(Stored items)
═══

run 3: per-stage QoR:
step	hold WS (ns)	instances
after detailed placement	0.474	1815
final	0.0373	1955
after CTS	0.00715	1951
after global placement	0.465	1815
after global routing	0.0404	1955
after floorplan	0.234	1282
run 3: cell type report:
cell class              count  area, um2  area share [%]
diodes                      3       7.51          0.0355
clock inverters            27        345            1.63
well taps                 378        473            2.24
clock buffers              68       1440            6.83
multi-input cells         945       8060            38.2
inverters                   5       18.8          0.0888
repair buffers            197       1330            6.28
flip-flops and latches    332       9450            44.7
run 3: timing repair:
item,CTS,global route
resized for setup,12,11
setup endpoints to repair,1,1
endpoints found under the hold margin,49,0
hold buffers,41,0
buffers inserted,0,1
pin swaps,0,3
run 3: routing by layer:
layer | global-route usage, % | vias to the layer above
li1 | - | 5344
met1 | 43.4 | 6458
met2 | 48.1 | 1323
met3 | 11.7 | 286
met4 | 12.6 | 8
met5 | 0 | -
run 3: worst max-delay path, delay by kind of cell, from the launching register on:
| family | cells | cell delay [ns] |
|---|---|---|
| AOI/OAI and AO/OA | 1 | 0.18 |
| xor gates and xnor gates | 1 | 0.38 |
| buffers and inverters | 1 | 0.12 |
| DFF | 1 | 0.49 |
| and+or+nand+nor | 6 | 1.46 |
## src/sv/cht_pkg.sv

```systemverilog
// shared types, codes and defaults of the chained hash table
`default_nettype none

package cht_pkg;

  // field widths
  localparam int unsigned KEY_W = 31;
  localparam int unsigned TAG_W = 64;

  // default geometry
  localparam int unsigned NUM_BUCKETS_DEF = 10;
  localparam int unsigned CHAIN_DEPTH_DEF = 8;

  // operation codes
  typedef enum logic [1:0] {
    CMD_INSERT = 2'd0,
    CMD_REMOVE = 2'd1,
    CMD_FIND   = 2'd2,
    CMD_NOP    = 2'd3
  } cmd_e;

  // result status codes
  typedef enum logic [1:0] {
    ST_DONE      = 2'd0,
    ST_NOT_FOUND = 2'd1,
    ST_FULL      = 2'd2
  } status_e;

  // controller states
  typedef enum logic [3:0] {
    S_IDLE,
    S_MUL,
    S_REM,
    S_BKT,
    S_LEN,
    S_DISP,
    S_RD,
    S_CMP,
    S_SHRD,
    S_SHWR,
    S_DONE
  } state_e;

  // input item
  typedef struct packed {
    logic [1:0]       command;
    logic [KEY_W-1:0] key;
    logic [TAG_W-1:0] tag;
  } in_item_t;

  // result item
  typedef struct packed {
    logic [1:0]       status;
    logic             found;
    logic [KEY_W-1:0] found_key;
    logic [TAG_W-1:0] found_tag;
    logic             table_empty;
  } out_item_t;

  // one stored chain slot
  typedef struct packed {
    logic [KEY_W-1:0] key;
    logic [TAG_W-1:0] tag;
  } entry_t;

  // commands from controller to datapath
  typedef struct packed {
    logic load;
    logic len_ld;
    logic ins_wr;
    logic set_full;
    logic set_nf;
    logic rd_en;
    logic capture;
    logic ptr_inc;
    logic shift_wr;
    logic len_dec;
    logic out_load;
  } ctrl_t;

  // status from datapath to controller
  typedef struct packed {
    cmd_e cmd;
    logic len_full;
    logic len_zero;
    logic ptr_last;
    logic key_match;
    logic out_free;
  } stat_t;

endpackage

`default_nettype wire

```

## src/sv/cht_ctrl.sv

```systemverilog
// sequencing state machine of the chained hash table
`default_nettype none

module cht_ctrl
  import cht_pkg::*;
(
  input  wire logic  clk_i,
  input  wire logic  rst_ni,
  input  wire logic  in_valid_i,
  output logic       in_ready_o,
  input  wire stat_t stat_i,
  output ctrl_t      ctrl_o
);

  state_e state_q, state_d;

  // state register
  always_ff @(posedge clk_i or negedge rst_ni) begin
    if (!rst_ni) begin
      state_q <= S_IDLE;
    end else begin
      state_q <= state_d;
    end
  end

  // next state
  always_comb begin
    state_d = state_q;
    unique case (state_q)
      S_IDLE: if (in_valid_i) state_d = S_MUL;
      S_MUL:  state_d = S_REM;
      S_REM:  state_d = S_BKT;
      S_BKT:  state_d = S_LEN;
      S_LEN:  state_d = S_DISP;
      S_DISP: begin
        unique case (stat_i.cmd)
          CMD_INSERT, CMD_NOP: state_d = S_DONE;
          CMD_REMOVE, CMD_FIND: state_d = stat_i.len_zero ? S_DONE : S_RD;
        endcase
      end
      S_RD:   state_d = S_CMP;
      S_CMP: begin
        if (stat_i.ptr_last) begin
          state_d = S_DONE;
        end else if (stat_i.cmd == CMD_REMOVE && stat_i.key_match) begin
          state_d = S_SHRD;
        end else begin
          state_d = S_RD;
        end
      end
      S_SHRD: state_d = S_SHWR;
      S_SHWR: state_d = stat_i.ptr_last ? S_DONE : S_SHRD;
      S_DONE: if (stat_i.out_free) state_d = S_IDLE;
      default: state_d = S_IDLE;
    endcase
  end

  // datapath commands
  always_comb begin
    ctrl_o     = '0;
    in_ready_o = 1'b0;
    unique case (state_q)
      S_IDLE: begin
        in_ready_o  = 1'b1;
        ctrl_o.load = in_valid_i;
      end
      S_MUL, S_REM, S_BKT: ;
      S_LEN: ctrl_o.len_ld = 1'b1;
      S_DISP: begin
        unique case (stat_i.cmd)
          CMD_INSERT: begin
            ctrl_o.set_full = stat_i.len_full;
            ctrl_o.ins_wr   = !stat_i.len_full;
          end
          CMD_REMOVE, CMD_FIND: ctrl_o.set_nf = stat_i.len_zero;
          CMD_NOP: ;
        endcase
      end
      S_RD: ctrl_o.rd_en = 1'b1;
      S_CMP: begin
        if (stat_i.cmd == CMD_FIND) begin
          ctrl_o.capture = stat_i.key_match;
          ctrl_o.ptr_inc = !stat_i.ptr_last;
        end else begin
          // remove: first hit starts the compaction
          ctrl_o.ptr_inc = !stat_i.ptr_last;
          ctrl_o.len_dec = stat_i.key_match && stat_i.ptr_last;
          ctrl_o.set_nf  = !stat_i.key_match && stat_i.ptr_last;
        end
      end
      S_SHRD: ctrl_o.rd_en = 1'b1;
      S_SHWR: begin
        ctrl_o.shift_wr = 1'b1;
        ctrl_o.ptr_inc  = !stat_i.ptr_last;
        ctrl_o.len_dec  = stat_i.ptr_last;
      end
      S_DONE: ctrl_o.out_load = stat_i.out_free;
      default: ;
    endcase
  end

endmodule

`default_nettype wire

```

═══

- YOUR GOAL: What is needed is an exact transcription of every record above.

- ANSWER TO THIS PROBLEM:
run 3: per-stage QoR:
step	hold WS (ns)	instances
after detailed placement	0.474	1815
final	0.0373	1955
after CTS	0.00715	1951
after global placement	0.465	1815
after global routing	0.0404	1955
after floorplan	0.234	1282
run 3: cell type report:
cell class              count  area, um2  area share [%]
diodes                      3       7.51          0.0355
clock inverters            27        345            1.63
well taps                 378        473            2.24
clock buffers              68       1440            6.83
multi-input cells         945       8060            38.2
inverters                   5       18.8          0.0888
repair buffers            197       1330            6.28
flip-flops and latches    332       9450            44.7
run 3: timing repair:
item,CTS,global route
resized for setup,12,11
setup endpoints to repair,1,1
endpoints found under the hold margin,49,0
hold buffers,41,0
buffers inserted,0,1
pin swaps,0,3
run 3: routing by layer:
layer | global-route usage, % | vias to the layer above
li1 | - | 5344
met1 | 43.4 | 6458
met2 | 48.1 | 1323
met3 | 11.7 | 286
met4 | 12.6 | 8
met5 | 0 | -
run 3: worst max-delay path, delay by kind of cell, from the launching register on:
| family | cells | cell delay [ns] |
|---|---|---|
| AOI/OAI and AO/OA | 1 | 0.18 |
| xor gates and xnor gates | 1 | 0.38 |
| buffers and inverters | 1 | 0.12 |
| DFF | 1 | 0.49 |
| and+or+nand+nor | 6 | 1.46 |
## src/sv/cht_pkg.sv

```systemverilog
// shared types, codes and defaults of the chained hash table
`default_nettype none

package cht_pkg;

  // field widths
  localparam int unsigned KEY_W = 31;
  localparam int unsigned TAG_W = 64;

  // default geometry
  localparam int unsigned NUM_BUCKETS_DEF = 10;
  localparam int unsigned CHAIN_DEPTH_DEF = 8;

  // operation codes
  typedef enum logic [1:0] {
    CMD_INSERT = 2'd0,
    CMD_REMOVE = 2'd1,
    CMD_FIND   = 2'd2,
    CMD_NOP    = 2'd3
  } cmd_e;

  // result status codes
  typedef enum logic [1:0] {
    ST_DONE      = 2'd0,
    ST_NOT_FOUND = 2'd1,
    ST_FULL      = 2'd2
  } status_e;

  // controller states
  typedef enum logic [3:0] {
    S_IDLE,
    S_MUL,
    S_REM,
    S_BKT,
    S_LEN,
    S_DISP,
    S_RD,
    S_CMP,
    S_SHRD,
    S_SHWR,
    S_DONE
  } state_e;

  // input item
  typedef struct packed {
    logic [1:0]       command;
    logic [KEY_W-1:0] key;
    logic [TAG_W-1:0] tag;
  } in_item_t;

  // result item
  typedef struct packed {
    logic [1:0]       status;
    logic             found;
    logic [KEY_W-1:0] found_key;
    logic [TAG_W-1:0] found_tag;
    logic             table_empty;
  } out_item_t;

  // one stored chain slot
  typedef struct packed {
    logic [KEY_W-1:0] key;
    logic [TAG_W-1:0] tag;
  } entry_t;

  // commands from controller to datapath
  typedef struct packed {
    logic load;
    logic len_ld;
    logic ins_wr;
    logic set_full;
    logic set_nf;
    logic rd_en;
    logic capture;
    logic ptr_inc;
    logic shift_wr;
    logic len_dec;
    logic out_load;
  } ctrl_t;

  // status from datapath to controller
  typedef struct packed {
    cmd_e cmd;
    logic len_full;
    logic len_zero;
    logic ptr_last;
    logic key_match;
    logic out_free;
  } stat_t;

endpackage

`default_nettype wire

```

## src/sv/cht_ctrl.sv

```systemverilog
// sequencing state machine of the chained hash table
`default_nettype none

module cht_ctrl
  import cht_pkg::*;
(
  input  wire logic  clk_i,
  input  wire logic  rst_ni,
  input  wire logic  in_valid_i,
  output logic       in_ready_o,
  input  wire stat_t stat_i,
  output ctrl_t      ctrl_o
);

  state_e state_q, state_d;

  // state register
  always_ff @(posedge clk_i or negedge rst_ni) begin
    if (!rst_ni) begin
      state_q <= S_IDLE;
    end else begin
      state_q <= state_d;
    end
  end

  // next state
  always_comb begin
    state_d = state_q;
    unique case (state_q)
      S_IDLE: if (in_valid_i) state_d = S_MUL;
      S_MUL:  state_d = S_REM;
      S_REM:  state_d = S_BKT;
      S_BKT:  state_d = S_LEN;
      S_LEN:  state_d = S_DISP;
      S_DISP: begin
        unique case (stat_i.cmd)
          CMD_INSERT, CMD_NOP: state_d = S_DONE;
          CMD_REMOVE, CMD_FIND: state_d = stat_i.len_zero ? S_DONE : S_RD;
        endcase
      end
      S_RD:   state_d = S_CMP;
      S_CMP: begin
        if (stat_i.ptr_last) begin
          state_d = S_DONE;
        end else if (stat_i.cmd == CMD_REMOVE && stat_i.key_match) begin
          state_d = S_SHRD;
        end else begin
          state_d = S_RD;
        end
      end
      S_SHRD: state_d = S_SHWR;
      S_SHWR: state_d = stat_i.ptr_last ? S_DONE : S_SHRD;
      S_DONE: if (stat_i.out_free) state_d = S_IDLE;
      default: state_d = S_IDLE;
    endcase
  end

  // datapath commands
  always_comb begin
    ctrl_o     = '0;
    in_ready_o = 1'b0;
    unique case (state_q)
      S_IDLE: begin
        in_ready_o  = 1'b1;
        ctrl_o.load = in_valid_i;
      end
      S_MUL, S_REM, S_BKT: ;
      S_LEN: ctrl_o.len_ld = 1'b1;
      S_DISP: begin
        unique case (stat_i.cmd)
          CMD_INSERT: begin
            ctrl_o.set_full = stat_i.len_full;
            ctrl_o.ins_wr   = !stat_i.len_full;
          end
          CMD_REMOVE, CMD_FIND: ctrl_o.set_nf = stat_i.len_zero;
          CMD_NOP: ;
        endcase
      end
      S_RD: ctrl_o.rd_en = 1'b1;
      S_CMP: begin
        if (stat_i.cmd == CMD_FIND) begin
          ctrl_o.capture = stat_i.key_match;
          ctrl_o.ptr_inc = !stat_i.ptr_last;
        end else begin
          // remove: first hit starts the compaction
          ctrl_o.ptr_inc = !stat_i.ptr_last;
          ctrl_o.len_dec = stat_i.key_match && stat_i.ptr_last;
          ctrl_o.set_nf  = !stat_i.key_match && stat_i.ptr_last;
        end
      end
      S_SHRD: ctrl_o.rd_en = 1'b1;
      S_SHWR: begin
        ctrl_o.shift_wr = 1'b1;
        ctrl_o.ptr_inc  = !stat_i.ptr_last;
        ctrl_o.len_dec  = stat_i.ptr_last;
      end
      S_DONE: ctrl_o.out_load = stat_i.out_free;
      default: ;
    endcase
  end

endmodule

`default_nettype wire

```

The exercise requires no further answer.